Toomey had been an outspoken critic of the USMCA since the deal was first announced last year. Specifically, he has disagreed with provisions that will make it more expensive and difficult for auto companies and other large manufacturers to take advantage of cross-border supply chains.

"Unfortunately, USMCA is an exercise through all kinds of new provisions to diminish trade, and that's why I hope Republicans reconsider this," Toomey said on Sunday. "We have historically recognized we're all better off with more open markets."

Politically, Trump appears to be betting that giving in to Democrats' wishes will get the USMCA through the House—and that at that point Senate Republicans won't be willing to derail a political victory for the president.

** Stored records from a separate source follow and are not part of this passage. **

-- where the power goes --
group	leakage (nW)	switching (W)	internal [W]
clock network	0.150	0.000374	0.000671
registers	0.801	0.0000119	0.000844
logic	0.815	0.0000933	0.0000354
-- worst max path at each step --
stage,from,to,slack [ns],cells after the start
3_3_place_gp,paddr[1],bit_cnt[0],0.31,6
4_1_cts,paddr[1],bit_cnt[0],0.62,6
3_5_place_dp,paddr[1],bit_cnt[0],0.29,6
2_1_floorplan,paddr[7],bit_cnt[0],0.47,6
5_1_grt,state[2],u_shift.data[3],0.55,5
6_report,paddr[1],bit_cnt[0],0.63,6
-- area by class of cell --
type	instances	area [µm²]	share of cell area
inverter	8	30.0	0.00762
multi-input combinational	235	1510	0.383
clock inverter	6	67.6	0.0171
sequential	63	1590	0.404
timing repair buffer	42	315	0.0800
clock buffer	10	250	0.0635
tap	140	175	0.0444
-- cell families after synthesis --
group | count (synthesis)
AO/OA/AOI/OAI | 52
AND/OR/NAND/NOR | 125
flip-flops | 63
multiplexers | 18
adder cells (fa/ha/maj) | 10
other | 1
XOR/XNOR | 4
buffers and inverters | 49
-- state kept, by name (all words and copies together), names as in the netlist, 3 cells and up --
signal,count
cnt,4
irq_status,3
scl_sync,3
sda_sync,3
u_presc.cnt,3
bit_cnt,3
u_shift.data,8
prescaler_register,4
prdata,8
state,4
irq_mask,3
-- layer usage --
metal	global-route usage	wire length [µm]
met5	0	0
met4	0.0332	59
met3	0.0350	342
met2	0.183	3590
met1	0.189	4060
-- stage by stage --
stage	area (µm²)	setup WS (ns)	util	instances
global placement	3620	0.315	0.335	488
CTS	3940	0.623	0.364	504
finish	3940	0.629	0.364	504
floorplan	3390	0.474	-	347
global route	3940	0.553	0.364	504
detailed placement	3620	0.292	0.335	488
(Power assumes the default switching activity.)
--- src/include/pwm_ctrl_pkg.sv ---
// Purpose: shared constants and types of the pwm mode/output/irq control
// Assumes: 16-bit peripheral bus, word registers at even byte addresses
// Notes:   addresses are the printed byte addresses
package pwm_ctrl_pkg;

  localparam int NCH = 4;
  localparam int DW  = 16;

  // register byte addresses
  localparam logic [15:0] ADDR_TIMER = 16'hEC00;
  localparam logic [15:0] ADDR_MODE  = 16'hEC02;
  localparam logic [15:0] ADDR_POL   = 16'hEC04;
  localparam logic [15:0] ADDR_TSET  = 16'hEC06;
  localparam logic [15:0] ADDR_TCLR  = 16'hEC08;
  localparam logic [15:0] ADDR_MSET  = 16'hEC0A;
  localparam logic [15:0] ADDR_MCLR  = 16'hEC0C;

  // reset values and implemented-bit masks
  localparam logic [15:0] RST_VAL   = 16'h0000;
  localparam logic [15:0] MODE_MASK = 16'hD0FF;
  localparam logic [15:0] POL_MASK  = 16'h000F;
  localparam logic [15:0] ZERO16    = 16'h0000;

  // timer_irq_ctrl fields
  localparam int RUN_LSB = 0;
  localparam int CKS_LSB = 4;
  localparam int IE_LSB  = 8;
  localparam int IR_LSB  = 12;

  // channel_mode_output_ctrl fields
  localparam int EN_LSB    = 0;
  localparam int ALIGN_LSB = 4;
  localparam int BURST_BIT = 12;
  localparam int SS2_BIT   = 14;
  localparam int SS3_BIT   = 15;

  // one-hot register select
  typedef enum logic [7:0] {
    SEL_NONE  = 8'h01,
    SEL_TIMER = 8'h02,
    SEL_MODE  = 8'h04,
    SEL_POL   = 8'h08,
    SEL_TSET  = 8'h10,
    SEL_TCLR  = 8'h20,
    SEL_MSET  = 8'h40,
    SEL_MCLR  = 8'h80
  } reg_sel_t;

  function automatic reg_sel_t decode_addr(input logic [15:0] addr);
    case (addr)
      ADDR_TIMER: decode_addr = SEL_TIMER;
      ADDR_MODE:  decode_addr = SEL_MODE;
      ADDR_POL:   decode_addr = SEL_POL;
      ADDR_TSET:  decode_addr = SEL_TSET;
      ADDR_TCLR:  decode_addr = SEL_TCLR;
      ADDR_MSET:  decode_addr = SEL_MSET;
      ADDR_MCLR:  decode_addr = SEL_MCLR;
      default:    decode_addr = SEL_NONE;
    endcase
  endfunction : decode_addr

endpackage : pwm_ctrl_pkg
**config.mk**
```make
export PLATFORM = sky130hd
export DESIGN_NAME = ansel_top
export DESIGN_NICKNAME = d
export VERILOG_FILES = /design/src/design/ansel_pkg.sv /design/src/design/ansel_port.sv /design/src/design/ansel_top.sv
export VERILOG_INCLUDE_DIRS = /design/src /design/src/design
export SDC_FILE = /design/constraint.sdc
export NUM_CORES = 1
export LEC_CHECK = 0
export BUFFER_PORTS_ARGS = -buffer_cell sky130_fd_sc_hd__buf_4
export CELL_PAD_IN_SITES_DETAIL_PLACEMENT = 2
export CELL_PAD_IN_SITES_GLOBAL_PLACEMENT = 2
export CORE_MARGIN = 4
export CORE_UTILIZATION = 35
export CTS_CLUSTER_DIAMETER = 50
export DETAILED_ROUTE_END_ITERATION = 8
export PLACE_DENSITY = 0.89
export SYNTH_ARGS = -nofsm -noshare
export SYNTH_HDL_FRONTEND = slang
export SYNTH_SLANG_ARGS = --single-unit
```
**constraint.sdc**
```tcl
create_clock -name hclk -period 2.4 [get_ports hclk]
set_input_delay 0.48 -clock hclk [delete_from_list [all_inputs] [get_ports hclk]]
set_output_delay 0.48 -clock hclk [all_outputs]
set_load 0.005 [all_outputs]
```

He may very well be right about that.

"There's rumors out there that have lessened Republican enthusiasm for it, but I don't feel like it's going to be big enough to stop us from getting it passed," Senate Finance Committee Chair Chuck Grassley (R–Iowa) told The Wall Street Journal. The Journal also reports that key staffers for Senate Majority Leader Mitch McConnell (R–Ky.) have complained to the White House about how the USMCA has been handled, and Sen. John Cornyn (R–Texas) tells the paper that Trump's bargain with Pelosi is "bad practice" and "a lousy way to treat the Senate."

Mexico is ticked off too. Jesús Seade, Mexico's top trade negotiator, has made an unexpected trip to Washington, D.C., to "express his outrage" over the late-breaking changes to the trade deal, Politico reports.

Long gone, apparently, are the days when even the appearance of working with Democrats would send the conservative grassroots into apoplexy.

Assuming the USMCA clear the House and ends up in front of the Senate (likely not until early 2020), Republicans will have a choice to make. Do they value a political victory for Trump over their own principles? But then, that's been the choice confronting the GOP for a while now, and the result of this next showdown is likely to be the same.